====== Supplied records ======
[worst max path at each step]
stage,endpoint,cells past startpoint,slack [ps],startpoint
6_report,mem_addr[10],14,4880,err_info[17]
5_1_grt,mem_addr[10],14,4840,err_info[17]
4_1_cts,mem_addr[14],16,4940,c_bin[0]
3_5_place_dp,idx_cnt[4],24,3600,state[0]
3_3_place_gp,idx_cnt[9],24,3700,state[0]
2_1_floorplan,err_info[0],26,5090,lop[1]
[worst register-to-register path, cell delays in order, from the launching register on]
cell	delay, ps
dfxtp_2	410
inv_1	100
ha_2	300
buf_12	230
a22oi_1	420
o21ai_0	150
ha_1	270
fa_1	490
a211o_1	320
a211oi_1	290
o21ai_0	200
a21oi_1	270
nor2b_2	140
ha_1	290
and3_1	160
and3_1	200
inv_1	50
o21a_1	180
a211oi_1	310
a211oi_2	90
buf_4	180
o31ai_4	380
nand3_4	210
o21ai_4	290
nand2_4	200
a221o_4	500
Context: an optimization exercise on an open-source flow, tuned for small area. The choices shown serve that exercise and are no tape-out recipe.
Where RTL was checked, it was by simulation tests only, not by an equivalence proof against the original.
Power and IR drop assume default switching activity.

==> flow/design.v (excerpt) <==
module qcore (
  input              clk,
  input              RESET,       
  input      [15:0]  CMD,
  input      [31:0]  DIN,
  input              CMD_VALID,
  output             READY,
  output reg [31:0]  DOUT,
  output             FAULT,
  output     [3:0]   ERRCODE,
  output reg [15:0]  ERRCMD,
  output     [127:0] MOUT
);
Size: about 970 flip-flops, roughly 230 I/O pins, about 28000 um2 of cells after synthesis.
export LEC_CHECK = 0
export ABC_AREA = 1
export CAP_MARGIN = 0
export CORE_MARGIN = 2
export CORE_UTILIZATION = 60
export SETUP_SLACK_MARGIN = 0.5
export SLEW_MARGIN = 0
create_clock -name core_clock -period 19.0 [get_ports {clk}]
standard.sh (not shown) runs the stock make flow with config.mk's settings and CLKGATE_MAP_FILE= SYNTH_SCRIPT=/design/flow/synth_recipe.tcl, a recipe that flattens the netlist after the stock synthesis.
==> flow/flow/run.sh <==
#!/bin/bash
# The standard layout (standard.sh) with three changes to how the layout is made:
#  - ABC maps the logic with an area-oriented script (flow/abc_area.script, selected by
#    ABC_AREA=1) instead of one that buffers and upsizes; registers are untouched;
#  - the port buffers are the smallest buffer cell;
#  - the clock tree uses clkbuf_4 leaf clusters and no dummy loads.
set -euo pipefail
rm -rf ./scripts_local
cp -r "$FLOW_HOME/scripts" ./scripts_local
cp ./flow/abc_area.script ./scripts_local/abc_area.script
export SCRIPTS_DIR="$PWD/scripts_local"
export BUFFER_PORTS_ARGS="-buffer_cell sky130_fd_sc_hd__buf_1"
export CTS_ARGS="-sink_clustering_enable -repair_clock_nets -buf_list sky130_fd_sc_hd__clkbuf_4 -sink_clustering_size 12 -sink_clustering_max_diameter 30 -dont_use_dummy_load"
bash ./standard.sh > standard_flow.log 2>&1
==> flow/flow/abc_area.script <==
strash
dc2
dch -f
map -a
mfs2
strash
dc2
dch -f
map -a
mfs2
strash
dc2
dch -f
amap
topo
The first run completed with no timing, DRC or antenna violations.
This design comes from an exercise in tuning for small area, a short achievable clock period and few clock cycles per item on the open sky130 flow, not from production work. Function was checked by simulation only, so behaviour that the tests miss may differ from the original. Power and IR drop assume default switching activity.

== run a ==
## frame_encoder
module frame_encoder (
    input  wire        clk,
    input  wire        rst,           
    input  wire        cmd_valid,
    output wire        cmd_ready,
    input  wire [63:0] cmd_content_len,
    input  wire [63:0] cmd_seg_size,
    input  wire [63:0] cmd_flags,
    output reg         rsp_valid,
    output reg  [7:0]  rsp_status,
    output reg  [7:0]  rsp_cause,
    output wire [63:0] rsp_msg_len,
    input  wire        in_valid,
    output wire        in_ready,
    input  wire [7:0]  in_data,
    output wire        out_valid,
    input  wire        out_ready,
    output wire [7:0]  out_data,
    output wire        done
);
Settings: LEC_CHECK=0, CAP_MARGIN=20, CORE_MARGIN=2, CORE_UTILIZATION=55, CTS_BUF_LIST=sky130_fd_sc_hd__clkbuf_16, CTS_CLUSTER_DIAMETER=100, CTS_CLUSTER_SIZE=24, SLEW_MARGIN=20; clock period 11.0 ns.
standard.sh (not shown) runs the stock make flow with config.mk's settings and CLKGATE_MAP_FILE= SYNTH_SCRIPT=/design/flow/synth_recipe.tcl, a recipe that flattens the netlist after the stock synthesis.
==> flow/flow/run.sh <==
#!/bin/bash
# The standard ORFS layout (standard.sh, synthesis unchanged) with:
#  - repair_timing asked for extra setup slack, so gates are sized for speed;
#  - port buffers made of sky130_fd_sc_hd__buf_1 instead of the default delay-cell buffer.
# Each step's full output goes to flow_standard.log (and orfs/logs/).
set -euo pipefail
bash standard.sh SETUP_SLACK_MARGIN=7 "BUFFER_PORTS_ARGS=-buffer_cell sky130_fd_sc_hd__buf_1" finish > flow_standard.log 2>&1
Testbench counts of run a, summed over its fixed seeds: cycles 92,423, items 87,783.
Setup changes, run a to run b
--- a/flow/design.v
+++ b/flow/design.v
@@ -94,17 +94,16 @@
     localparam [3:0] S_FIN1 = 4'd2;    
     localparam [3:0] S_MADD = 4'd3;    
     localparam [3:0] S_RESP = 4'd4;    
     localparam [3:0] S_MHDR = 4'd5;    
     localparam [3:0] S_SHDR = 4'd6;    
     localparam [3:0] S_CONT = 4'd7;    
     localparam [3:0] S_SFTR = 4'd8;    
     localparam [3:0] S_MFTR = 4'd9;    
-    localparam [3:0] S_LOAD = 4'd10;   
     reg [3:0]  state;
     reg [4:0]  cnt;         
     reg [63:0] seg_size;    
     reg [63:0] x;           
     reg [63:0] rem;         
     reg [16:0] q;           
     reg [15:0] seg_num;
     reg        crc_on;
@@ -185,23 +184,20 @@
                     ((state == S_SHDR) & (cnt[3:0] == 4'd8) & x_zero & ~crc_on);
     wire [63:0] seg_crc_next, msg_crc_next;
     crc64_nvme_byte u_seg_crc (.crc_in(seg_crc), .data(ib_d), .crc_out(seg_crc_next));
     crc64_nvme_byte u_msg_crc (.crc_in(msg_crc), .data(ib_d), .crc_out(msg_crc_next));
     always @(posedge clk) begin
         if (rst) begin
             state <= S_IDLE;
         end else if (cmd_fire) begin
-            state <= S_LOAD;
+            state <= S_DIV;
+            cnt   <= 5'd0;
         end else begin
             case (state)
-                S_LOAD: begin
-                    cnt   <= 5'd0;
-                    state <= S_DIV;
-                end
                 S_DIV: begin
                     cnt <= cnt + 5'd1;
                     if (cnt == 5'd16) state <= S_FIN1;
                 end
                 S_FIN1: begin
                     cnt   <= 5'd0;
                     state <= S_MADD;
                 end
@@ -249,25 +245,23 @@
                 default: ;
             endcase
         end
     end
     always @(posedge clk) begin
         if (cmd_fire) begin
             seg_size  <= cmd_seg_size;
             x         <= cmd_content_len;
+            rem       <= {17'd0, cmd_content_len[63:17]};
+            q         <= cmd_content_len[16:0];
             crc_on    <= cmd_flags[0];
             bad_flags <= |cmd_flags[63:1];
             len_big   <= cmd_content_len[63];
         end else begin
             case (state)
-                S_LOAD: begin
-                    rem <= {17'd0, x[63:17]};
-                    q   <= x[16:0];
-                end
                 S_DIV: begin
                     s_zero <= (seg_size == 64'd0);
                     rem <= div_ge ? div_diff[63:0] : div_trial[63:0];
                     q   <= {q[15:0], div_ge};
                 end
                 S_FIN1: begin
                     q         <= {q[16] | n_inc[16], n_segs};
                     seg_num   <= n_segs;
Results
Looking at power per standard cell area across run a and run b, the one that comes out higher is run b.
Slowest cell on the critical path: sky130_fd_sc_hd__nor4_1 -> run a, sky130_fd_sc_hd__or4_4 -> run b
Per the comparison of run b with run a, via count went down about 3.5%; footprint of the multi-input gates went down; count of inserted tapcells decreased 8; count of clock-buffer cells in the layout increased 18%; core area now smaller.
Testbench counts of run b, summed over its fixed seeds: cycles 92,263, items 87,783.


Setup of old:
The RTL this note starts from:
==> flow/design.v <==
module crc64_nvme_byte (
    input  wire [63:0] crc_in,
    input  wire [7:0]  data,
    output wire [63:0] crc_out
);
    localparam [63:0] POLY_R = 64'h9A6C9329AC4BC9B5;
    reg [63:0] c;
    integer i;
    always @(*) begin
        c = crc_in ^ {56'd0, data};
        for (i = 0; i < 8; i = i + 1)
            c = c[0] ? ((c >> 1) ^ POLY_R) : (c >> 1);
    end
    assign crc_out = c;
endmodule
======
» **Task details**: Wherever a line contains the string "worst", copy that line from the data.

» **Response**:
[worst max path at each step]
[worst register-to-register path, cell delays in order, from the launching register on]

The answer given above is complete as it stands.